Notifications system discussion

Lubos Lunak l.lunak at suse.cz
Sun Aug 1 15:49:26 EEST 2004


Dne so 31. července 2004 19:30 Mike Hearn napsal(a):
> On Sat, 31 Jul 2004 17:03:52 +0200, Lubos Lunak wrote:
> > So it will probably show a passive popup and play the sound, which,
> > oops, I dislike. I don't care if disabling passive popups would or would
> > not be against GNOME usability ethos, but I want to be to able to
> > disable them in KDE. But as I said KNotify has no clue about GFoo, so it
> > won't even let me to change it. Even after adding the suggested .desktop
> > file name KNotify will know there is GFoo, but will not know about the
> > foo event. Bummer.
>
> If you dislike a particular presentational style, why not change it once
> for all such incoming events rather than configure it on an app specific
> and even event specific level?

 Ok, let's change the assumption a bit. I hate passive popups in general, but 
I'd still want to have them for very important things like "You're running 
out of disk space." or "The system will reboot in 2 minutes."

>
> I'd note that there's nothing preventing you from patching GFoo to
> configure how it notifies you of events inside GFoo itself

 Uhm, you're kidding me, right?

> : in any case, 
> maybe this is better as the app itself can provide a far tighter and more
> focused UI than a totally generic one can.

 "tighter and more focused UI" == random collection of checkboxes varying in 
every application as opposed to one standard dialog?

>
> Nonetheless, I guess it would not be hard to have some kind of event ID
> to identify particular types of event, so you have a (app id, event id)
> pair that you can use to override the clients requests inside KNotify.

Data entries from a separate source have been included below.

[config.mk]
export PLATFORM = sky130hd
export DESIGN_NAME = sdram_arbiter
export DESIGN_NICKNAME = d
export VERILOG_FILES = /design/src/rtl/sdram_arbiter.sv
export SDC_FILE = /design/constraint.sdc
export NUM_CORES = 1
export LEC_CHECK = 0
export CORE_UTILIZATION = 35
export DETAILED_ROUTE_END_ITERATION = 12
export PLACE_DENSITY = 0.76
export SLEW_MARGIN = 10
export SYNTH_ARGS = -nofsm -noshare
export SYNTH_HDL_FRONTEND = slang
export SYNTH_SLANG_ARGS = --single-unit
[constraint.sdc]
create_clock -name clk -period 4.6 [get_ports clk]
set_clock_uncertainty 0.05 [all_clocks]
set_input_delay 0.92 -clock clk [delete_from_list [all_inputs] [get_ports clk]]
set_output_delay 0.92 -clock clk [all_outputs]
set_load 0.01 [all_outputs]
[src/rtl/sdram_arbiter.sv]
// Two-client arbiter in front of the single SDRAM controller read/write port.
// Latches one client's command, drives the controller, returns fin/rdata to that client.
module sdram_arbiter #(
    parameter int FIXED_PRIO = 0,
    parameter int ADDR_W     = 32,
    parameter int DATA_W     = 32
) (
    input  logic              clk,
    input  logic              reset,
    input  logic              init_fin,

    input  logic              c0_req,
    input  logic              c0_we,
    input  logic [ADDR_W-1:0] c0_addr,
    input  logic [DATA_W-1:0] c0_wdata,
    output logic              c0_fin,
    output logic [DATA_W-1:0] c0_rdata,

    input  logic              c1_req,
    input  logic              c1_we,
    input  logic [ADDR_W-1:0] c1_addr,
    input  logic [DATA_W-1:0] c1_wdata,
    output logic              c1_fin,
    output logic [DATA_W-1:0] c1_rdata,

    output logic              mem_rd_req,
    output logic [ADDR_W-1:0] mem_rd_addr,
    input  logic              mem_rd_fin,
    input  logic [DATA_W-1:0] mem_rd_data,
    output logic              mem_wr_req,
    output logic [ADDR_W-1:0] mem_wr_addr,
    output logic [DATA_W-1:0] mem_wr_data,
    input  logic              mem_wr_fin,

    output logic              busy,
    output logic              grant_id
);

    localparam logic [1:0] S_IDLE    = 2'd0;
    localparam logic [1:0] S_ISSUE   = 2'd1;
    localparam logic [1:0] S_RELEASE = 2'd2;

    logic [1:0]        state_q, state_d;
    logic              we_q, we_d;
    logic [ADDR_W-1:0] addr_q, addr_d;
    logic [DATA_W-1:0] wdata_q, wdata_d;
    logic              grant_id_q, grant_id_d;
    logic              last_grant_q, last_grant_d;
    logic              c0_fin_q, c0_fin_d;
    logic              c1_fin_q, c1_fin_d;
    logic [DATA_W-1:0] c0_rdata_q, c0_rdata_d;
    logic [DATA_W-1:0] c1_rdata_q, c1_rdata_d;
    logic              rd_req_q, rd_req_d;
    logic              wr_req_q, wr_req_d;

    logic pend0, pend1, sel, mem_fin;

    always_comb begin
        pend0   = c0_req & ~c0_fin_q;
        pend1   = c1_req & ~c1_fin_q;
        mem_fin = we_q ? mem_wr_fin : mem_rd_fin;

        if (pend0 && pend1)
            sel = (FIXED_PRIO != 0) ? 1'b0 : ~last_grant_q;
        else
            sel = pend1;

        state_d      = state_q;
        we_d         = we_q;
        addr_d       = addr_q;
        wdata_d      = wdata_q;
        grant_id_d   = grant_id_q;
        last_grant_d = last_grant_q;
        c0_rdata_d   = c0_rdata_q;
        c1_rdata_d   = c1_rdata_q;
        rd_req_d     = rd_req_q;
        wr_req_d     = wr_req_q;
        // fin holds only while the client keeps req high
        c0_fin_d     = c0_fin_q & c0_req;
        c1_fin_d     = c1_fin_q & c1_req;

        case (state_q)
            S_IDLE: begin
                if (init_fin && (pend0 || pend1)) begin
                    grant_id_d   = sel;
                    last_grant_d = sel;
                    we_d         = sel ? c1_we    : c0_we;
                    addr_d       = sel ? c1_addr  : c0_addr;
                    wdata_d      = sel ? c1_wdata : c0_wdata;
                    state_d      = S_ISSUE;
                end
            end
            S_ISSUE: begin
                if (!init_fin) begin
                    rd_req_d = 1'b0;
                    wr_req_d = 1'b0;
                    state_d  = S_IDLE;
                end else if ((rd_req_q || wr_req_q) && mem_fin) begin
                    if (!we_q) begin
                        if (grant_id_q) c1_rdata_d = mem_rd_data;
                        else            c0_rdata_d = mem_rd_data;
                    end
                    rd_req_d = 1'b0;
                    wr_req_d = 1'b0;
                    state_d  = S_RELEASE;
                end else begin
                    rd_req_d = ~we_q;
                    wr_req_d = we_q;
                end
            end
            S_RELEASE: begin
                if (!init_fin) begin
                    state_d = S_IDLE;
                end else if (!mem_fin) begin
                    if (grant_id_q) c1_fin_d = 1'b1;
                    else            c0_fin_d = 1'b1;
                    state_d = S_IDLE;
                end
            end
            default: begin
                rd_req_d = 1'b0;
                wr_req_d = 1'b0;
                state_d  = S_IDLE;
            end
        endcase
    end

    always_ff @(posedge clk) begin
        if (reset) begin
            state_q      <= S_IDLE;
            we_q         <= 1'b0;
            addr_q       <= '0;
            wdata_q      <= '0;
            grant_id_q   <= 1'b0;
            last_grant_q <= 1'b1;
            c0_fin_q     <= 1'b0;
            c1_fin_q     <= 1'b0;
            c0_rdata_q   <= '0;
            c1_rdata_q   <= '0;
            rd_req_q     <= 1'b0;
            wr_req_q     <= 1'b0;
        end else begin
            state_q      <= state_d;
            we_q         <= we_d;
            addr_q       <= addr_d;
            wdata_q      <= wdata_d;
            grant_id_q   <= grant_id_d;
            last_grant_q <= last_grant_d;
            c0_fin_q     <= c0_fin_d;
            c1_fin_q     <= c1_fin_d;
            c0_rdata_q   <= c0_rdata_d;
            c1_rdata_q   <= c1_rdata_d;
            rd_req_q     <= rd_req_d;
            wr_req_q     <= wr_req_d;
        end
    end

    assign c0_fin      = c0_fin_q;
    assign c1_fin      = c1_fin_q;
    assign c0_rdata    = c0_rdata_q;
    assign c1_rdata    = c1_rdata_q;
    assign mem_rd_req  = rd_req_q;
    assign mem_wr_req  = wr_req_q;
    assign mem_rd_addr = addr_q;
    assign mem_wr_addr = addr_q;
    assign mem_wr_data = wdata_q;
    assign busy        = (state_q != S_IDLE);
    assign grant_id    = grant_id_q;

endmodule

 That still doesn't help me much if I don't know the list of event_id's while 
configuring it.

>
> >  You probably think KNotify is some complicated monster, but it's
> >  actually no
> > rocket science. Current KNotify implementation is less than 1000 LOC.
>
> How big the KDE implementation of KNotify doesn't really concern me to be
> honest, what concerns me is:
>
> a) How difficult it is to specify formally

 KNotify spec v0.1:
 [Note this does neither describe KNotify precisely not it's a real proposal. 
I'm just making this up to have some kind of a spec as well comparable to 
yours.]
 Applications wanting to notify the user about certain events (such as new 
mail, low disk space, buddy online, whatever) can use the following DCOP call 
to inform about the event:
 DCOP client: knotify
 DCOP interface: Notify
 DCOP call: int event( QString appname, QString event_name, QString 
event_details, QStringList actions, WId window);
 
 appname - the application, i.e. "kmail", "kopete", whatever
 event_name - name of the event, unique in the app, e.g. "NewMail", 
"LowDiskSpace", whatever
 event_details - text describing the event, e.g. "You have 2 new mails.", 
"There is only 1MiB free disk space on device /."
 actions - List of actions the user can take as a result of the event. It is 
not guaranteed the user will be presented with these possibilities in every 
presentation style. The application will be informed about the result using 
the DCOP signal eventDone(), see below.
 window - X id of the toplevel window related to this event
 
 The number returned from event() is a unique id of this specific event 
notification.

 DCOP signal: eventDone( int id, int action )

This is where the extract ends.